Locating Technical and Professional Communication at Two-Year Institutions
Grotesque Protests: Bodily Fluids, Social Media, and Activist Rhetorics
Based on “Grotesque Protests in Social Media as Embodied, Political Rhetoric” (Bivens & Cole, 2018), this collaborative book project examines how social media enables embodied, political protests in the United States and throughout the world. By analyzing political protests that use various body fluids (2012-2021), we argue these embodied, political protests are grotesque and used to recast power relations. In the process, these protestors provide rhetorical counter-strategies to populist discourse, which mirror other historical attempts to do much of the same.
Healthcare Application (App)
Based in my aural/sonic research in critical care hospital contexts and currently in preliminary discovery and development, the healthcare app (NICU4U) will be marketed to hospital administrators and unit educators. Specifically, the healthcare app will be a clearinghouse and storehouse of information for friends and family of patients in intensive care units.

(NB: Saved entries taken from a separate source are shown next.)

[src/rtl/csr_rmw_pkg.sv]
package csr_rmw_pkg;

  localparam int CSR_ADDR_W  = 12;
  // address fields that the access rules decode
  localparam int PRIV_FLD_LO = 8;
  localparam int RO_FLD_LO   = 10;

  typedef enum logic [2:0] {
    OPC_RSV0 = 3'b000,
    OPC_RW   = 3'b001,
    OPC_RS   = 3'b010,
    OPC_RC   = 3'b011,
    OPC_RSV4 = 3'b100,
    OPC_RWI  = 3'b101,
    OPC_RSI  = 3'b110,
    OPC_RCI  = 3'b111
  } csr_opc_e;

  typedef struct packed {
    logic illegal;
    logic do_write;
  } acc_verdict_t;

endpackage

[src/rtl/csr_rst_sync.sv]
module csr_rst_sync (
  input  logic clk,
  input  logic rst_n,
  output logic rst_sync_n
);
  logic stage0_q;
  logic stage1_q;

  always_ff @(posedge clk or negedge rst_n) begin
    if (!rst_n) begin
      stage0_q <= 1'b0;
      stage1_q <= 1'b0;
    end else begin
      stage0_q <= 1'b1;
      stage1_q <= stage0_q;
    end
  end

  assign rst_sync_n = stage1_q;
endmodule

[src/rtl/csr_op_decode.sv]
module csr_op_decode #(
  parameter int XLEN  = 32,
  parameter int IMM_W = 5
) (
  input  logic [2:0]      op,
  input  logic [XLEN-1:0] operand,
  input  logic [IMM_W-1:0] uimm,
  output logic            op_ok,
  output logic [XLEN-1:0] wmask,
  output logic [XLEN-1:0] wdata,
  output logic            mask_nz
);
  import csr_rmw_pkg::*;

  localparam int PAD_W = XLEN - IMM_W;

  logic [XLEN-1:0] src;

  // immediate forms select the zero-extended immediate
  always_comb begin
    if (op[2]) src = {{PAD_W{1'b0}}, uimm};
    else       src = operand;
  end

  always_comb begin
    op_ok = 1'b1;
    wmask = '0;
    wdata = '0;
    unique case (csr_opc_e'(op))
      OPC_RW, OPC_RWI: begin
        wmask = '1;
        wdata = src;
      end
      OPC_RS, OPC_RSI: begin
        wmask = src;
        wdata = '1;
      end
      OPC_RC, OPC_RCI: begin
        wmask = src;
        wdata = '0;
      end
      default: begin
        op_ok = 1'b0;
      end
    endcase
  end

  assign mask_nz = |wmask;
endmodule

[src/rtl/csr_access_check.sv]
module csr_access_check (
  input  logic [3:0] addr_hi,
  input  logic [1:0] priv,
  input  logic       op_ok,
  input  logic       mask_nz,
  input  logic       present,
  input  logic       writable,
  input  logic       rd_fault,
  input  logic       wr_fault,
  output csr_rmw_pkg::acc_verdict_t verdict
);
  import csr_rmw_pkg::*;

  localparam int OFS_PRIV = PRIV_FLD_LO - 8;
  localparam int OFS_RO   = RO_FLD_LO - 8;

  logic [1:0] min_priv;
  logic       read_only;
  logic       want_write;
  logic       deny_priv;
  logic       deny_ro;
  logic       deny_bank;

  always_comb begin
    min_priv   = addr_hi[OFS_PRIV +: 2];
    read_only  = (addr_hi[OFS_RO +: 2] == 2'b11);
    want_write = mask_nz && writable;
    deny_priv  = (priv < min_priv);
    deny_ro    = read_only && mask_nz;
    deny_bank  = !present || rd_fault || (want_write && wr_fault);
    verdict.illegal  = !op_ok || deny_priv || deny_ro || deny_bank;
    verdict.do_write = want_write && !verdict.illegal;
  end
endmodule

[src/rtl/csr_merge.sv]
module csr_merge #(
  parameter int XLEN = 32
) (
  input  logic [XLEN-1:0] old_val,
  input  logic [XLEN-1:0] wmask,
  input  logic [XLEN-1:0] wdata,
  output logic [XLEN-1:0] new_val
);
  for (genvar b = 0; b < XLEN; b++) begin : g_bit
    assign new_val[b] = wmask[b] ? wdata[b] : old_val[b];
  end
endmodule

[src/rtl/csr_rmw_unit.sv]
module csr_rmw_unit #(
  parameter int XLEN  = 32,
  parameter int IMM_W = 5
) (
  input  logic             clk,
  input  logic             rst_n,
  input  logic             req_valid,
  input  logic [11:0]      req_addr,
  input  logic [1:0]       req_priv,
  input  logic [2:0]       req_op,
  input  logic [XLEN-1:0]  req_operand,
  input  logic [IMM_W-1:0] req_uimm,
  output logic [11:0]      bank_addr,
  input  logic [XLEN-1:0]  bank_rdata,
  input  logic             bank_present,
  input  logic             bank_writable,
  input  logic             bank_rd_fault,
  input  logic             bank_wr_fault,
  output logic             rsp_valid,
  output logic             rsp_illegal,
  output logic [XLEN-1:0]  rsp_rdata,
  output logic             wr_en,
  output logic [11:0]      wr_addr,
  output logic [XLEN-1:0]  wr_data
);
  import csr_rmw_pkg::*;

  logic              rst_sync_n;
  logic              op_ok;
  logic              mask_nz;
  logic [XLEN-1:0]   wmask;
  logic [XLEN-1:0]   wdata;
  logic [XLEN-1:0]   merged;
  acc_verdict_t      verdict;

  logic              rsp_valid_d, rsp_valid_q;
  logic              rsp_ill_d,   rsp_ill_q;
  logic [XLEN-1:0]   rsp_data_d,  rsp_data_q;
  logic              wr_en_d,     wr_en_q;
  logic [11:0]       wr_addr_d,   wr_addr_q;
  logic [XLEN-1:0]   wr_data_d,   wr_data_q;
  logic              cap_en;

  csr_rst_sync u_rst (
    .clk        (clk),
    .rst_n      (rst_n),
    .rst_sync_n (rst_sync_n)
  );

  csr_op_decode #(.XLEN(XLEN), .IMM_W(IMM_W)) u_dec (
    .op      (req_op),
    .operand (req_operand),
    .uimm    (req_uimm),
    .op_ok   (op_ok),
    .wmask   (wmask),
    .wdata   (wdata),
    .mask_nz (mask_nz)
  );

  csr_access_check u_chk_acc (
    .addr_hi  (req_addr[11:8]),
    .priv     (req_priv),
    .op_ok    (op_ok),
    .mask_nz  (mask_nz),
    .present  (bank_present),
    .writable (bank_writable),
    .rd_fault (bank_rd_fault),
    .wr_fault (bank_wr_fault),
    .verdict  (verdict)
  );

  csr_merge #(.XLEN(XLEN)) u_mrg (
    .old_val (bank_rdata),
    .wmask   (wmask),
    .wdata   (wdata),
    .new_val (merged)
  );

  assign bank_addr = req_addr;

  // next-state
  always_comb begin
    cap_en      = req_valid;
    rsp_valid_d = req_valid;
    rsp_ill_d   = req_valid && verdict.illegal;
    wr_en_d     = req_valid && verdict.do_write;
    rsp_data_d  = verdict.illegal ? '0 : bank_rdata;
    wr_addr_d   = req_addr;
    wr_data_d   = verdict.do_write ? merged : '0;
  end

  // strobes update every cycle
  always_ff @(posedge clk or negedge rst_sync_n) begin
    if (!rst_sync_n) begin
      rsp_valid_q <= 1'b0;
      rsp_ill_q   <= 1'b0;
      wr_en_q     <= 1'b0;
    end else begin
      rsp_valid_q <= rsp_valid_d;
      rsp_ill_q   <= rsp_ill_d;
      wr_en_q     <= wr_en_d;
    end
  end

  // payload captured only with a request
  always_ff @(posedge clk or negedge rst_sync_n) begin
    if (!rst_sync_n) begin
      rsp_data_q <= '0;
      wr_addr_q  <= '0;
      wr_data_q  <= '0;
    end else if (cap_en) begin
      rsp_data_q <= rsp_data_d;
      wr_addr_q  <= wr_addr_d;
      wr_data_q  <= wr_data_d;
    end
  end

  assign rsp_valid   = rsp_valid_q;
  assign rsp_illegal = rsp_ill_q;
  assign rsp_rdata   = rsp_data_q;
  assign wr_en       = wr_en_q;
  assign wr_addr     = wr_addr_q;
  assign wr_data     = wr_data_q;
endmodule

[config.mk]
export PLATFORM = sky130hd
export DESIGN_NAME = csr_rmw_unit
export DESIGN_NICKNAME = d
export VERILOG_FILES = /design/src/rtl/csr_rmw_pkg.sv /design/src/rtl/csr_rst_sync.sv /design/src/rtl/csr_op_decode.sv /design/src/rtl/csr_access_check.sv /design/src/rtl/csr_merge.sv /design/src/rtl/csr_rmw_unit.sv
export SDC_FILE = /design/constraint.sdc
export NUM_CORES = 1
export LEC_CHECK = 0
export BUFFER_PORTS_ARGS = -buffer_cell sky130_fd_sc_hd__buf_2
export CORE_UTILIZATION = 45
export CTS_BUF_LIST = sky130_fd_sc_hd__clkbuf_4
export DETAILED_ROUTE_END_ITERATION = 10
export HOLD_SLACK_MARGIN = 0.03
export PLACE_DENSITY = 0.76
export SETUP_SLACK_MARGIN = 0.1
export SLEW_MARGIN = 0
export SYNTH_ARGS = -nofsm -noshare
export SYNTH_HDL_FRONTEND = slang
export SYNTH_SLANG_ARGS = --single-unit
[constraint.sdc]
create_clock -name clk -period 2.8 [get_ports clk]
set_input_delay 0.56 -clock clk [delete_from_list [all_inputs] [get_ports clk]]
set_output_delay 0.56 -clock clk [all_outputs]
set_load 0.02 [all_outputs]
Yosys cells after proc, flatten, opt, wreduce, memory -nomap -nowiden
Index checks and enable logic that the tools add are counted.
{"block": "classes", "magnitude_cmp": 1, "eq_ne": 7, "mux": 38, "n_reduce_logical": 19}
{"cell": "$pmux 32 s2", "n": 2}
{"cell": "$mux 32", "n": 3}
{"cell": "$mux 1", "n": 33}
{"cell": "$reduce_or 32->1", "n": 1}
{"cell": "$eq 3x3->1 const B", "n": 3}
{"cell": "$eq 3x2->1 const B", "n": 2}
{"cell": "$logic_and 1x1->1", "n": 6}
{"cell": "$reduce_or 6->1", "n": 1}
{"cell": "$logic_or 1x1->1", "n": 5}
{"cell": "$reduce_or 2->1", "n": 2}
{"cell": "$reduce_or 4->1", "n": 1}
{"cell": "$eq 3x1->1 const B", "n": 1}
{"cell": "$logic_not 1->1", "n": 3}
{"cell": "$eq 2x2->1 const B", "n": 1}
{"cell": "$lt 2x2->1", "n": 1}
{"block": "totals", "regBits": 81, "output_inout_bits": 91, "word_cells": 73}

Logic depth before layout (Yosys ltp)
Gate-level depths: netlist (run 1).
{"block": "logic_depth", "ltp_word": 11, "mapped_depth": 8, "depth_no_buf": 6}

Cells and area by module
Synthesis (run 1) repeated with hierarchy kept, for this count alone.
{"block": "hier_totals", "hier_cells": 515, "hier_area_um2": 4624.4}
{"module": "csr_rmw_unit", "n_inst": 1, "cells_each": 314, "area_each_um2": 3305.7, "seq_area_each_um2": 1976.9}
{"module": "csr_op_decode", "n_inst": 1, "cells_each": 157, "area_each_um2": 703.2, "seq_area_each_um2": 0.0}
{"module": "csr_merge", "n_inst": 1, "cells_each": 32, "area_each_um2": 480.5, "seq_area_each_um2": 0.0}
{"module": "csr_access_check", "n_inst": 1, "cells_each": 9, "area_each_um2": 81.3, "seq_area_each_um2": 0.0}
{"module": "csr_rst_sync", "n_inst": 1, "cells_each": 3, "area_each_um2": 53.8, "seq_area_each_um2": 50.0}

Worst setup path after synthesis (run 1)
OpenSTA, ideal clock, no wires.
{"block": "synth_path", "path_type": "input-to-reg", "from": "input req_operand[0]", "to": "register wr_data_q[22], in the netlist wr_data[22]", "setup_time_ns": 0.122, "arrival_time_ns": 1.885, "t_required_ns": 2.678, "slack_ns": 0.794, "stages": 6, "path_buffers": 1, "path_cell_list": "or4_1 nor2_1 o221ai_2 o211ai_4 buf_6 o2bb2ai_1"}
{"block": "synth_between", "elab_chain_len": 10}
{"element": "start, declared", "line_no": "csr_rmw_unit.sv:11", "source": "input logic [XLEN-1:0] req_operand,"}
{"element": "$mux 32 *", "line_no": "csr_op_decode.sv:21", "source": "if (op[2]) src = {{PAD_W{1'b0}}, uimm};"}
{"element": "$pmux 32 s2 *", "line_no": "csr_op_decode.sv:29", "source": "unique case (csr_opc_e'(op))"}
{"element": "$reduce_or 32->1 *", "line_no": "csr_op_decode.sv:48", "source": "assign mask_nz = |wmask;"}
{"element": "$logic_and 1x1->1", "line_no": "csr_access_check.sv:27", "source": "want_write = mask_nz && writable;"}
{"element": "$logic_and 1x1->1", "line_no": "csr_access_check.sv:30", "source": "deny_bank = !present || rd_fault || (want_write && wr_fault);"}
{"element": "$logic_or 1x1->1", "line_no": "csr_access_check.sv:30"}
{"element": "$logic_or 1x1->1", "line_no": "csr_access_check.sv:31", "source": "verdict.illegal = !op_ok || deny_priv || deny_ro || deny_bank;"}
{"element": "$logic_not 1->1", "line_no": "csr_access_check.sv:32", "source": "verdict.do_write = want_write && !verdict.illegal;"}
{"element": "$logic_and 1x1->1 *", "line_no": "csr_access_check.sv:32"}
{"element": "$mux 32 *", "line_no": "csr_rmw_unit.sv:89", "source": "wr_data_d = verdict.do_write ? merged : '0;"}
{"element": "end signal, assigned", "line_no": "csr_rmw_unit.sv:114", "source": "wr_data_q <= wr_data_d;"}
{"element": "end, declared", "line_no": "csr_rmw_unit.sv:41", "source": "logic [XLEN-1:0] wr_data_d, wr_data_q;"}
Every way passes the cells marked *; elsewhere a longest branch is shown, timed or not.
A chain may end at the register's enable or synchronous reset.

Final worst setup path (run 1)
{"block": "layout_path", "from": "input req_operand[0]", "to": "register wr_data_q[19], in the netlist wr_data[19]"}
The elaborated chain is that of the path after synthesis.

==> summary.md, run 1 <==
| Metric | Value |
|---|---|
| Peak Freq | `533 MHz` |
| Ys async rst share | `100%` |
| Sequential element share of the synthesized area | `45.5%` |
| Initial antenna violation count | `0` |
| Internal cell power | `1770 uW` |
| DRC viols | `0` |
| TNS Setup | `0 ns` |
| Dpl ws | `0.475 ns` |
| WL/cell | `19.1 um` |
| FP Rows | `35` |
| Post-synth EDFFs | `0` |
| Largest net degree at the start of global routing | `80` |
| Via count | `4340` |
| CTS Hold Bufs | `1` |
| Share of cells above drive strength 1 | `42.7%` |
| Worst min path class | `in -> reg` |
| Depth of the most critical reg-to-reg path | `0` |
| Setup Skew | `0.00856 ns` |
| Dpl hpwl | `10100 um` |
| Power per Cell Area | `457 nW/um2` |
| Switching share of power | `30.2%` |
| Total gr overflow | `0` |
| Initial Util | `47.3%` |
| Area of the mapped netlist | `4450 um2` |
| Fin nets | `695` |
| # IOs | `184` |
| Combinational power share | `19.4%` |
| Setup Viol. Count Final | `0` |
| First-pass GRT wire length | `21900 um` |
| Die W | `101 um` |
| DRT Pass-1 Iters | `6` |
| Core Area | `9420 um2` |
| WHS | `0.367 ns` |
| # Post-CTS Setup Buffers | `0` |
| Crit path from | `req_operand[0]` |
| Synth cell types | `37` |
| Hold Vio Cnt, Final | `0` |
| Total CTS buffers | `9` |
| Post-CTS resize count | `0` |
| Worst relative slew slack | `31.4%` |
| Synth Flop Type | `dfrtp_1` |
| Avg Cell Area, Syn | `10.1 um2` |
| Clock Tree Buf Depth | `2` |
| Startpoint Class | `primary input` |
| Worst reg2reg path endpoint | `wr_data[3]` |
| GPL Wtd Cong | `0.956` |
| Wirelength, routed | `14000 um` |
| Leak | `0.00272 uW` |
| Total Power | `2530 uW` |
| Final min period | `1.88 ns` |
| CP Data Required Time | `3.10 ns` |
| Reg power frac | `49.4%` |
| Arrival @ worst endpoint | `2.18 ns` |
| Worst r2r src | `u_rst.rst_sync_n` |
| Clock Root Buffer | `clkbuf_4` |
| Clock Power Share | `31.2%` |
| TritonCTS clock tree | `yes` |
| RSZ-0062 raised after global routing | `false` |
| Maxcap violations | `0` |
| Vias in the first global route | `4222` |
| Share of the synthesized area in the top cell type | `45.5%` |
| Antenna fix cells | `0` |
| Setup crit end kind | `register` |
| Detailed Route Iter0 Violations | `246` |
| Worst-path clk slew | `0.14 ns` |
| DP Area | `5370 um2` |
| Top area cells in the synthesized netlist | `dfrtp_1, o2bb2ai_1, a21oi_1` |
| Chip height | `101 um` |
| Vias/cell | `5.90` |
| Max VDD drop | `0.000196 V` |
| Synthesized net count | `536` |
| Design area | `5540 um2` |
| Clock latency on the worst-skew pair | `0.42 ns` |
| Area growth, synth to finish | `24.5%` |
| Crit path kind | `in -> reg` |
| Outcome | `complete, no violations` |
| GRT Resource Usage Total | `27.9%` |
| Synth Instances | `442` |
| H-tree depth | `3` |
| Least-Margin Pin Slew | `1.03 ns` |
| Syn. warnings | `0` |
| Port buffer count | `183` |
| #FFs+latches synth | `81` |
| Fin. max-slew vios | `0` |
| Routed Antenna Nets | `0` |
| Cell taking the most area after synthesis | `dfrtp_1` |
| Net switching power | `764 uW` |
| Clk sinks | `81` |
| Die ar. | `10300 um2` |
| Part of the cycle the worst path needs | `67.1%` |
| CP Capture Point | `wr_data[19]` |
| R2R setup slack | `1.62 ns` |
| Max Fanout on Critical Path | `21` |
| PnR worst setup slack | `0.922 ns` |
## how the worst min path moves through the flow
| stage | from | depth (start not counted) | endpoint |
|---|---|---|---|
| floorplan | rst_n | 0 | u_rst.rst_sync_n |
| global route | req_addr[2] | 2 | wr_addr[2] |
| finish | req_addr[3] | 2 | wr_addr[3] |
| CTS | req_addr[2] | 2 | wr_addr[2] |
| global placement | u_rst.stage0_q | 0 | u_rst.rst_sync_n |
| detailed placement | u_rst.stage0_q | 0 | u_rst.rst_sync_n |
## cell type report
| cell class | count | area [um2] |
|---|---|---|
| Sequential cell | 81 | 2030 |
| Tap cell | 129 | 161 |
| Inverter | 5 | 18.8 |
| Multi-Input combinational cell | 304 | 2110 |
| Fill cell | 814 | 3870 |
| Timing Repair Buffer | 200 | 1060 |
| Clock inverter | 6 | 82.6 |
| Clock buffer | 10 | 75.1 |
## state kept, by name, summed over array words and instances, names as in the netlist
signal            flops
wr_addr              12
u_rst.rst_sync_n      1
wr_data              32
u_rst.stage0_q        1
rsp_valid             1
rsp_rdata            32
rsp_illegal           1
wr_en                 1
## per-layer routing
metal  vias to the layer above  share of wire, %  GRT usage [%]
met3                        30               7.3           5.11
met5                         -                 0              0
met2                       230                48           45.6
met4                         0               2.2           10.1
li1                       1951                 -              -
met1                      2129                43           37.3
## layout by cell type, fill, tap and decap left out, drive strengths merged, types with 2 or more instances in the layout
| cell type | netlist | final |
|---|---|---|
| a21oi | 66 | 66 |
| a31o | 32 | 32 |
| buf | 29 | 199 |
| bufinv | 0 | 2 |
| clkbuf | 23 | 10 |
| clkinv | 0 | 3 |
| dfrtp | 81 | 81 |
| inv | 5 | 5 |
| mux2 | 17 | 17 |
| nand2 | 33 | 33 |
| nand2b | 3 | 3 |
| nor2 | 3 | 3 |
| nor2b | 28 | 28 |
| nor3 | 2 | 2 |
| nor4 | 6 | 6 |
| o211ai | 2 | 2 |
| o21ai | 33 | 33 |
| o2bb2ai | 64 | 64 |
| o31ai | 2 | 2 |
| or3 | 2 | 2 |
## cells by family after synthesis
logic type	after synthesis	synth area share [%]
compound gates	203	32.5
fa+ha+maj	1	0.281
buf+inv	57	7.17
flops	81	45.5
mux	17	4.30
other cells	1	0.0842
simple gates	82	10.1
## power groups by stage
stage / clock (uW) / combinational (uW) / sequential [uW]
final: 790 / 492 / 1250
after global routing: 844 / 533 / 1260
after CTS: 800 / 487 / 1250
after detailed placement: 0 / 484 / 1270
after global placement: 0 / 473 / 1270
after floorplan: 0 / 240 / 1310
## critical path, cell delays in order
cell	delay, ns
buf_2	0.10
or4_1	0.51
nor2_1	0.16
o221ai_2	0.20
o211ai_4	0.22
buf_4	0.30
o2bb2ai_1	0.12
## cell usage after synthesis, types with 2 or more instances
| cell type | number |
|---|---|
| o2bb2ai_2 | 4 |
| nand2b_1 | 3 |
| nor4_1 | 6 |
| a31o_1 | 18 |
| o2bb2ai_1 | 60 |
| inv_1 | 5 |
| buf_6 | 6 |
| dfrtp_1 | 81 |
| buf_2 | 9 |
| mux2_2 | 17 |
| nor2_1 | 2 |
| buf_4 | 13 |
| o21ai_0 | 33 |
| nand2_1 | 33 |
| nor2b_1 | 28 |
| o31ai_1 | 2 |
| a21oi_1 | 66 |
| a31o_2 | 14 |
| clkbuf_1 | 23 |
| or3_1 | 2 |
## per-stage QoR
| stage | utilization (%) | cells |
|---|---|---|
| after floorplan | - | 442 |
| after global placement | 57.1 | 718 |
| after detailed placement | 57.1 | 718 |
| after CTS | 58.9 | 735 |
| after global routing | 58.9 | 735 |
| final | 58.9 | 735 |
(Power assumes the default switching activity.)
==> run 2, diff against run 1 <==
- ABC_AREA: unset -> 1
- clock period: 2.8 -> 1.8 ns (I/O delays scaled with it)
==> run 2 against run 1 <==
Utilization grew 6.9 points. Sequential share of layout area shrank 3.1 points. Non-clock buffer count grew 53. Largest power group unchanged.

Expositions and Exhibitions: Chicago’s Involvement with Early Healthcare Technology for Premature Infants
The project “Expositions and Exhibitions: Chicago’s Involvement with Early Healthcare Technology for Premature Infants” draws upon the Newberry Library’s collections to better understand Chicago’s relationship with neonatology, infants, and the use of technology as showcased during the Columbian Exposition (1893), the Baby Tent Exhibition (1911), the Century of Progress (1933-34), and other relevant events. As a Newberry Library scholar-in-residence for 2020-2021, this research will contribute to work for a larger book project exploring healthcare technologies in critical care hospital contexts.